The present invention relates generally to a measurement method and apparatus, and particularly to a measurement method and apparatus for measuring an optical characteristic of a projection optical system that projects a pattern of a reticle (mask) to a substrate.
A projection exposure apparatus has so far been employed which uses the lithography technology to manufacture fine semiconductor devices such as a semiconductor device, e.g., an IC and an LSI, an imaging device, e.g., a CCD, a display device, e.g., a liquid crystal panel, a magnetic head. A projection exposure apparatus transfers a pattern of a reticle (mask) onto a substrate such a wafer via a projection optical system. Since the exposure apparatus is required to precisely transfer a pattern of a reticle to a substrate with a specified magnification, it is important to use a projection optical system that has an excellent imaging characteristic and a restrained aberration. Especially in recent years, finer processing to the semiconductor device progresses, and a pattern to be transferred has become sensitive to an aberration of an optical system. Accordingly, there is a demand to highly precisely measure a projection optical system's optical characteristic (e.g., a wavefront aberration) with the projection optical system included in an exposure apparatus. In addition, in order to improve productivity and economic efficiency, a simple, fast, and inexpensive measurement is also important.

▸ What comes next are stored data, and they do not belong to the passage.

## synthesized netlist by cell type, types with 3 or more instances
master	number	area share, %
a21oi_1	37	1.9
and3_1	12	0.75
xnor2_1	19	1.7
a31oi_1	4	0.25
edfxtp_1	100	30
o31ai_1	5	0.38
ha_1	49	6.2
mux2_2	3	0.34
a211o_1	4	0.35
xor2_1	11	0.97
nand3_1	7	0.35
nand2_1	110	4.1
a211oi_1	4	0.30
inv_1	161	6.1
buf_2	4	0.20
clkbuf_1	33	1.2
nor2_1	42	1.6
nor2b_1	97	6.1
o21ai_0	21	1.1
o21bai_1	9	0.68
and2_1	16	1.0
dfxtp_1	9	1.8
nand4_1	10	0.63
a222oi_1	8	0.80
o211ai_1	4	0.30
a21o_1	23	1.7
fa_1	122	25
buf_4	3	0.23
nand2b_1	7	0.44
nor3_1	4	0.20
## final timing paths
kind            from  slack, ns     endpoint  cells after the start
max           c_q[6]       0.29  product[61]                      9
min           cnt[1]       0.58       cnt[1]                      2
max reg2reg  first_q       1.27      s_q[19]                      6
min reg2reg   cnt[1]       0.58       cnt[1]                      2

Conventionally, a projection optical system's wavefront aberration has been measured by actually exposing a reticle pattern onto a wafer, and observing its resist image using such a means as a scanning electron microscope (“SEM”). This conventional measurement method has a problem in a poor reproducibility of measurement due to a difficult SEM operation and errors in a resist application and a development.
In order to rapidly and accurately measure a projection optical system's wavefront aberration, it is desirable to use an interference method, rather than using the conventional measurement method that exposes a pattern on a resist for evaluation. However, the conventional interference method that uses a Fizeau interferometer, a Twyman-Green interferometer, or the like makes an overall system's structure complex, thus implying a large-size and high-cost problem. Thus, it is difficult to mount the interferometer on an exposure apparatus, and the conventional interference method is not viable.

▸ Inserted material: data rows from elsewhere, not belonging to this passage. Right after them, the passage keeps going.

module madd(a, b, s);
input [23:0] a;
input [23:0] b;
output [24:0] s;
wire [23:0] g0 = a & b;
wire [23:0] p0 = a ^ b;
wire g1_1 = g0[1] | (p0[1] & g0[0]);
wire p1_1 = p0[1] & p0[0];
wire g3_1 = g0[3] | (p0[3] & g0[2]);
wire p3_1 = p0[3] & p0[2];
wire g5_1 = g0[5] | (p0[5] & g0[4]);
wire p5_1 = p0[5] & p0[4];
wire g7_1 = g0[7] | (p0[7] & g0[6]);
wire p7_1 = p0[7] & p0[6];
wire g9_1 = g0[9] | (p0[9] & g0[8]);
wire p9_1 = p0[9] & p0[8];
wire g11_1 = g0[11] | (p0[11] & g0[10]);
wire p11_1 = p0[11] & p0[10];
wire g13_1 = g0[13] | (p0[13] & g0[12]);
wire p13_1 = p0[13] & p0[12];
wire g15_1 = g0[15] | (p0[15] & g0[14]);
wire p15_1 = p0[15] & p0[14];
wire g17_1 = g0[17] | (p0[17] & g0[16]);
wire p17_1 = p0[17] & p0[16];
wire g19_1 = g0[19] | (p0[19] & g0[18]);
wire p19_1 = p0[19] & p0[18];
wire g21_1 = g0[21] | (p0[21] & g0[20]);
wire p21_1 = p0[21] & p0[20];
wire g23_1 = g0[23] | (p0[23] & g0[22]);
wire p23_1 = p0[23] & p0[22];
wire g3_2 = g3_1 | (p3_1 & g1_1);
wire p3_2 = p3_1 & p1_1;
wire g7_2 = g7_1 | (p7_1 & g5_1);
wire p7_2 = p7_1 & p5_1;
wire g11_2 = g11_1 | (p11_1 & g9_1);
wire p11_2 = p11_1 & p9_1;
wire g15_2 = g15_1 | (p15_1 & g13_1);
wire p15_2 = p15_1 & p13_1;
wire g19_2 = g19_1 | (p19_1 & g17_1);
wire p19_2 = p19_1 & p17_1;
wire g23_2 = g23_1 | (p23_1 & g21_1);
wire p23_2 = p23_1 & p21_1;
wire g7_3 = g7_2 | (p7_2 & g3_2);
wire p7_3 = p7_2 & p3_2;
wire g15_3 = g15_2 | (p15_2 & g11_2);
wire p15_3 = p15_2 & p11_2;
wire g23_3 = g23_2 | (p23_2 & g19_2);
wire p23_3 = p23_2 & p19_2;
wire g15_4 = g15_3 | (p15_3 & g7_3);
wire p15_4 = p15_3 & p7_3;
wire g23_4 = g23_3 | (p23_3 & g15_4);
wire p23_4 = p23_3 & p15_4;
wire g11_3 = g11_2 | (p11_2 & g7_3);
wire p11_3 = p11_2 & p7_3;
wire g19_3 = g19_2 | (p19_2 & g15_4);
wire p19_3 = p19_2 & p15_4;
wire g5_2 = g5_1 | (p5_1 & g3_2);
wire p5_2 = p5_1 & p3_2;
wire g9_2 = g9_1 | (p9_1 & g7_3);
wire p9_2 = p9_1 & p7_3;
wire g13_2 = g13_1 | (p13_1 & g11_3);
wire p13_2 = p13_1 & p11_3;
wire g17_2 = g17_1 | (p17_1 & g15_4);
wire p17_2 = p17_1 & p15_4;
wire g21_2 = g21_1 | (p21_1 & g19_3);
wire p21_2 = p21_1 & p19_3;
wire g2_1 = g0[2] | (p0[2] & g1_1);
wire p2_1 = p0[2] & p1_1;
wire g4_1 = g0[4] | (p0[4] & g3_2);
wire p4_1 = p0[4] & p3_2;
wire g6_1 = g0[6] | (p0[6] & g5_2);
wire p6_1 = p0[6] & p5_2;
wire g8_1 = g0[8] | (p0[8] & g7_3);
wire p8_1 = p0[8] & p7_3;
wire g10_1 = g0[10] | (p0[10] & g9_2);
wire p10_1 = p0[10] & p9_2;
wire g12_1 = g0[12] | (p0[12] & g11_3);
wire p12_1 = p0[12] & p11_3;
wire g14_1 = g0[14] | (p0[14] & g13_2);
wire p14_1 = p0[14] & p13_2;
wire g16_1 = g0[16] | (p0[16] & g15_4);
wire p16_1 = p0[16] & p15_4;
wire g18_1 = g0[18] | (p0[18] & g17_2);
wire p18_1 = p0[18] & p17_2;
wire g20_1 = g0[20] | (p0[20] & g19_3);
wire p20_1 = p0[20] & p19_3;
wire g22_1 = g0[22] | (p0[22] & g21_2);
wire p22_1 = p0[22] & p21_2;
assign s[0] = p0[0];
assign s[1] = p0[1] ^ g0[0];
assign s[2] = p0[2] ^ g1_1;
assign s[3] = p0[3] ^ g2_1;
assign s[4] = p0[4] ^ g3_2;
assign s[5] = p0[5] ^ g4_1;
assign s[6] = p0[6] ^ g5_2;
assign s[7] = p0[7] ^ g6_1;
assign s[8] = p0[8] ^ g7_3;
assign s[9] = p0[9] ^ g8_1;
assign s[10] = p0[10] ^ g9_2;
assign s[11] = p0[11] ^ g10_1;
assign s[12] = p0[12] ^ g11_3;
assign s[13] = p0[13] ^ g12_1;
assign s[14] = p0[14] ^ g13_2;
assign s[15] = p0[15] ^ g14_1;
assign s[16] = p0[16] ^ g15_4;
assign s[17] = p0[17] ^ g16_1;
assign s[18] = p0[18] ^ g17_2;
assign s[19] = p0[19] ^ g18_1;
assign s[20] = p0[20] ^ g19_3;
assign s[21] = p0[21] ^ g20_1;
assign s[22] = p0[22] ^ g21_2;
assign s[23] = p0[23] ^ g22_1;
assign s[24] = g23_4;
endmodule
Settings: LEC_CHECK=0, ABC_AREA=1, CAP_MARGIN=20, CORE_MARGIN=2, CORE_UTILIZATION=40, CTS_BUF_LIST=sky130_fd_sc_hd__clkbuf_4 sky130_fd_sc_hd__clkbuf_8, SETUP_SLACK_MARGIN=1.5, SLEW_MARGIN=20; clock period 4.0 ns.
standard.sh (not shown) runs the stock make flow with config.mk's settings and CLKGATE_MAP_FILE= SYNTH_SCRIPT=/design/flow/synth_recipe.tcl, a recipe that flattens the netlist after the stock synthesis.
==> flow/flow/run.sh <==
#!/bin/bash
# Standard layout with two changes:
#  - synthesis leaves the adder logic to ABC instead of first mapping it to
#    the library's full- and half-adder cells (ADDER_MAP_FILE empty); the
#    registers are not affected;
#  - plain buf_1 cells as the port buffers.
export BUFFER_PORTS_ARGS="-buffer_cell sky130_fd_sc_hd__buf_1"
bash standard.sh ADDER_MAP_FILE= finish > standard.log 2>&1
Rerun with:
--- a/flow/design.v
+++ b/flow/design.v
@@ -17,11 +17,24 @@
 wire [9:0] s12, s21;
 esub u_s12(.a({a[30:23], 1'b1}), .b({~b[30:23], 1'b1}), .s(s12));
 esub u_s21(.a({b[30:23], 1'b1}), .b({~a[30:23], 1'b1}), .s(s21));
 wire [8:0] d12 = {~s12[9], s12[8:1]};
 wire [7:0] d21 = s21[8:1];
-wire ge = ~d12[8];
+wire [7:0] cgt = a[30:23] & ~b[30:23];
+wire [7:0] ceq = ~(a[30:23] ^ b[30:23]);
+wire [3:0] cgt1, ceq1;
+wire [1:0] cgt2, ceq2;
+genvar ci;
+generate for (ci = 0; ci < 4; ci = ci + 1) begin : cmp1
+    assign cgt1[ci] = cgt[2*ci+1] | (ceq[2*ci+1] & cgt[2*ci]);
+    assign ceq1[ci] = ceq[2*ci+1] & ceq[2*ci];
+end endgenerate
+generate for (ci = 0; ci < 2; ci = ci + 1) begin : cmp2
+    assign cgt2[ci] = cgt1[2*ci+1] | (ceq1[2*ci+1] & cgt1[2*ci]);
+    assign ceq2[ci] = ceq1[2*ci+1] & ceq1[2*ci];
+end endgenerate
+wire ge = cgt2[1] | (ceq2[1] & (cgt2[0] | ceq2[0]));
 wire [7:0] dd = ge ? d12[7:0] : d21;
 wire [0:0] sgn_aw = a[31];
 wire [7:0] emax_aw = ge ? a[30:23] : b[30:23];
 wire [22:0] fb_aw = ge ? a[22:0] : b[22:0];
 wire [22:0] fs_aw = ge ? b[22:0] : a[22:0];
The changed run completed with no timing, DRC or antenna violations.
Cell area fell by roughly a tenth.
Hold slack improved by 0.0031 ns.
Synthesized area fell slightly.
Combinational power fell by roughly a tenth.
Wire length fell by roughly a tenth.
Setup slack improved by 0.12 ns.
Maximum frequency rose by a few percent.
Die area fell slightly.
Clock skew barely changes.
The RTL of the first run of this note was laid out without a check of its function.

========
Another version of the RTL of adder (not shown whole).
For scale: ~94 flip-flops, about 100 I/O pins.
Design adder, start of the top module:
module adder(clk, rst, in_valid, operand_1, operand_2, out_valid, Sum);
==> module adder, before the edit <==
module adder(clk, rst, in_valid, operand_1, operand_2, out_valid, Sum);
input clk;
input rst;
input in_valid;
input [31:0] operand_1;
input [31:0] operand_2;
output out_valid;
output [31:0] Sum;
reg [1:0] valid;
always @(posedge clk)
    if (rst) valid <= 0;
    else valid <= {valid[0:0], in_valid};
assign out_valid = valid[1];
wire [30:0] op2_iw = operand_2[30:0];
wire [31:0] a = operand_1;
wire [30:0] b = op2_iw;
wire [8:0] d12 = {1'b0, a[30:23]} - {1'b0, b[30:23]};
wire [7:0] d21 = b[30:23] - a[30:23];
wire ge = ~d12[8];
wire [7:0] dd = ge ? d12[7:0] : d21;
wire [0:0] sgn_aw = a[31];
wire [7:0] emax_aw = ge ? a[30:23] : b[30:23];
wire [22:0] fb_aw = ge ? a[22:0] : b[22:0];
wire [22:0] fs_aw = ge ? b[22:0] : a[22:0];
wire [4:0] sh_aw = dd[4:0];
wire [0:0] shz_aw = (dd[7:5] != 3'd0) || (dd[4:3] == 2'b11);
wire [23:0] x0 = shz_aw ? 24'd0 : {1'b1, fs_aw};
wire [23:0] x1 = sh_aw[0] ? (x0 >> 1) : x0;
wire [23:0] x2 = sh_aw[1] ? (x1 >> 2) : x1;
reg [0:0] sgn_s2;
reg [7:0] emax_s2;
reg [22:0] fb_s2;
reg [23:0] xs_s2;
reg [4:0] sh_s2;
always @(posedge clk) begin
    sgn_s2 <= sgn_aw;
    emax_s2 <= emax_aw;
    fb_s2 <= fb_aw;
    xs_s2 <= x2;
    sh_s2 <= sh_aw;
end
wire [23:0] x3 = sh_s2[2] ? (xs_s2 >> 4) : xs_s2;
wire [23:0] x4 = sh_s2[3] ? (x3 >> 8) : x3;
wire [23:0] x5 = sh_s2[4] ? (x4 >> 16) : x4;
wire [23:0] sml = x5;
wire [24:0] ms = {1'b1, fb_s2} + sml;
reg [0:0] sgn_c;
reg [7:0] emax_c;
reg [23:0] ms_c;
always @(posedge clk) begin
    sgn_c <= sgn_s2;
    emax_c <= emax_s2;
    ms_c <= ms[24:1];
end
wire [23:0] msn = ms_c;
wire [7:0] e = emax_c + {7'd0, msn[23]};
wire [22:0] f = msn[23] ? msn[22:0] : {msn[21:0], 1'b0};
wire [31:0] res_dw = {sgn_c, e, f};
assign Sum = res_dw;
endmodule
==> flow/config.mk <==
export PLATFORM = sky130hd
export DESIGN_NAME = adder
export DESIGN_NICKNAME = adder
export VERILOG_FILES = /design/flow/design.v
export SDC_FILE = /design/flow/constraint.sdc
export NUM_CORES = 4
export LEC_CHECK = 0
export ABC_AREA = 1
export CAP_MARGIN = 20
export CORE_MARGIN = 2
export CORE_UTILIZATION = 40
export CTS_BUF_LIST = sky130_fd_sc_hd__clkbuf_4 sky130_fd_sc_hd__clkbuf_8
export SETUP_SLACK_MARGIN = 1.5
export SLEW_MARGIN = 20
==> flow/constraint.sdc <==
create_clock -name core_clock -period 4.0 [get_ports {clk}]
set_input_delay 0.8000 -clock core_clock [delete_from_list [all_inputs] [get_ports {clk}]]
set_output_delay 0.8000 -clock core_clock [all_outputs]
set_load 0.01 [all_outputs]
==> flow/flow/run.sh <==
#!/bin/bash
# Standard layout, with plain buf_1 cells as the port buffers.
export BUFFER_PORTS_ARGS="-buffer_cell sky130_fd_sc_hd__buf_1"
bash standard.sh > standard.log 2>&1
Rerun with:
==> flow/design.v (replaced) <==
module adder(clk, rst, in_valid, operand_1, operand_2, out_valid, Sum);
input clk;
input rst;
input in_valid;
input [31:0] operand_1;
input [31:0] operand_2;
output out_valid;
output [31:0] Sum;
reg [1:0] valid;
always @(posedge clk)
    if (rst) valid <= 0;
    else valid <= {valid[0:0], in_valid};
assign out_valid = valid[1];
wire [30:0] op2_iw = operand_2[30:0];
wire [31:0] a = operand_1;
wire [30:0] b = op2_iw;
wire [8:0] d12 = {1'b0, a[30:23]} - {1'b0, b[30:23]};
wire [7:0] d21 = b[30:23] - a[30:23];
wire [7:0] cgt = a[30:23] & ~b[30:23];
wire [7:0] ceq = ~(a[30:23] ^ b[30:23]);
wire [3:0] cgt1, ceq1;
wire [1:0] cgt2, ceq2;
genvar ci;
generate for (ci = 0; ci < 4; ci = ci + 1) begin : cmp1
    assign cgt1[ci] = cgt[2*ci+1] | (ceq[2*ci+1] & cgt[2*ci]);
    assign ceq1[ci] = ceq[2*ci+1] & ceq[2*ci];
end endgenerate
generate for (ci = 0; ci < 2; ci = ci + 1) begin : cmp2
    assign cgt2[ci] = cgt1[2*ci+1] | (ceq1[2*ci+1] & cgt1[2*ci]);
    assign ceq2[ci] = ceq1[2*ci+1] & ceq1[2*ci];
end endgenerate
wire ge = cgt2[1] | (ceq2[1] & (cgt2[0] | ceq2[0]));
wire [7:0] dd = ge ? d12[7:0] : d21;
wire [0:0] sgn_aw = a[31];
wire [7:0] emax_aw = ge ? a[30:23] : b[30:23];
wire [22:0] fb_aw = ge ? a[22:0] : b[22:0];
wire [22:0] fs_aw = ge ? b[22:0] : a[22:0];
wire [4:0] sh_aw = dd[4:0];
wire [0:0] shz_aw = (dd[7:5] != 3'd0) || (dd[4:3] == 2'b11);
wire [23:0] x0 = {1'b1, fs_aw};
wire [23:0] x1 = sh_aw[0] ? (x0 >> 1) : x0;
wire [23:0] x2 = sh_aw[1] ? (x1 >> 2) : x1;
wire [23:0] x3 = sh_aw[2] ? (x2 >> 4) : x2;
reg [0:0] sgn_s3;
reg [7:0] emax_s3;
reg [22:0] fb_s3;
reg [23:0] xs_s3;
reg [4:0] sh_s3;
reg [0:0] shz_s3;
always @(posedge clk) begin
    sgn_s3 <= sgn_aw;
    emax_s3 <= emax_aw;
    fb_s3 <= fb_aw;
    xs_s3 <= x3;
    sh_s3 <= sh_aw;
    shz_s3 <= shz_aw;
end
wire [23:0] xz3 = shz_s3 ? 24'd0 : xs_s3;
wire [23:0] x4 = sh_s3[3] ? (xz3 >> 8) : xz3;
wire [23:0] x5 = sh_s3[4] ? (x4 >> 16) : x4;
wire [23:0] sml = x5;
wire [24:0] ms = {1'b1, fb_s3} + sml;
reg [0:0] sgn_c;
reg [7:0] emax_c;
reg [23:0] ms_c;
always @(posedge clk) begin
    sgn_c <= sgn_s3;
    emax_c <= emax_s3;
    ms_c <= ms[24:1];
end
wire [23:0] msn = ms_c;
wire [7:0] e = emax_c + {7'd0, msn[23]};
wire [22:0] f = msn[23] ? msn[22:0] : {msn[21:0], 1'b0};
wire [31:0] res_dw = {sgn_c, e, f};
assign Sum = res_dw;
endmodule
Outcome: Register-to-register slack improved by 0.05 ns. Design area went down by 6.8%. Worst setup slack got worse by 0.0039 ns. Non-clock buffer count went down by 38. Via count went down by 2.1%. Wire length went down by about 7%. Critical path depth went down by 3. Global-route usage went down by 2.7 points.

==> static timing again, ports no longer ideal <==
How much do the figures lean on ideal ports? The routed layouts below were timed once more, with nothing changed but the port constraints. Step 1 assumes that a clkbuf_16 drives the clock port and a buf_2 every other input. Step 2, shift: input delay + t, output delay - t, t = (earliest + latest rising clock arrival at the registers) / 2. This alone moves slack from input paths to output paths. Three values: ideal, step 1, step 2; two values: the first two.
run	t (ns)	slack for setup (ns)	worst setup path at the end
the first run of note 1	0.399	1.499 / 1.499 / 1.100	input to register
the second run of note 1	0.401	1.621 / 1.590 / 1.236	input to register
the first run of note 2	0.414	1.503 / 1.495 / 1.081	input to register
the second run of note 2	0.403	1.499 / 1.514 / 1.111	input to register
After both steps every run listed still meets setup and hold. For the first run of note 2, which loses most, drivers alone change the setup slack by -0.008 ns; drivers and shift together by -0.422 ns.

Therefore, an exposure apparatus is proposed that has a comparatively simple interferometer such as a point diffraction interferometer (hereinafter called a “PDI”), a line diffraction interferometer (hereinafter called an “LDI”), and the like. For example, see Japanese Patent Application, Publication No. 2004-273748.
The wavefront measurement using the LDI obtains a pair of primary wavefronts of the projection optical system in the measurement direction that is a direction perpendicular to a slit's longer direction, and calculates a wavefront of the projection optical system based on the pair of primary wavefronts. The “primary wavefront,” as used herein, is a wavefront having wavefront aberration information of the target optical system or projection optical system only in the measurement direction.
In measuring the first and second primary wavefronts, one major error cause of the wavefront to be measured is a difference of a position in the height direction (referred to as “Z position” hereinafter) of a measurement pattern on the image side to the exposure apparatus. More specifically, this is an error of a 2θ component, such as a mountain (valley) in a first measurement direction, and a valley (mountain) in a second measurement direction, in the wavefront measurement using the LDI and two primary wavefronts whose measurement directions are orthogonal to each other. Equation 1 below defines an error amount E2θ of the 2θ component, where dz is a Z position difference of the measurement pattern on the image side between the first and second primary wavefront measurements, λ is a wavelength of an exposure light source, and NA is a numerical aperture of a projection optical system:E2θ=dz×(1−sqrt(1−(NA)2)/2×λ)  EQUATION 1
For example, the error amount E2θ is 1.5 mλ for dz=1 nm in the exposure apparatus having λ of 193 nm and NA of 0.9. Control in order of several nanometers is arduous even with an apparatus mounted with a highly precise stage, such as an exposure apparatus. Conceivably, a measurement error of several mλ or greater occurs in the wavefront measurement using the LDI, causing the error in the wavefront measurement using the LDI.
The wavefront measurement using the LDI utilizes a wavefront of the diffracted light from the slit (slit diffracted wavefront) for a reference wavefront. The manufacturing errors of the slit, such as a slit width, a thickness of a light blocking part, the parallelism in the longer direction, and the roughness of an edge cause a difference between slits for the slit diffracted wavefronts, and this difference triggers the error in the wavefront measurement using the LDI.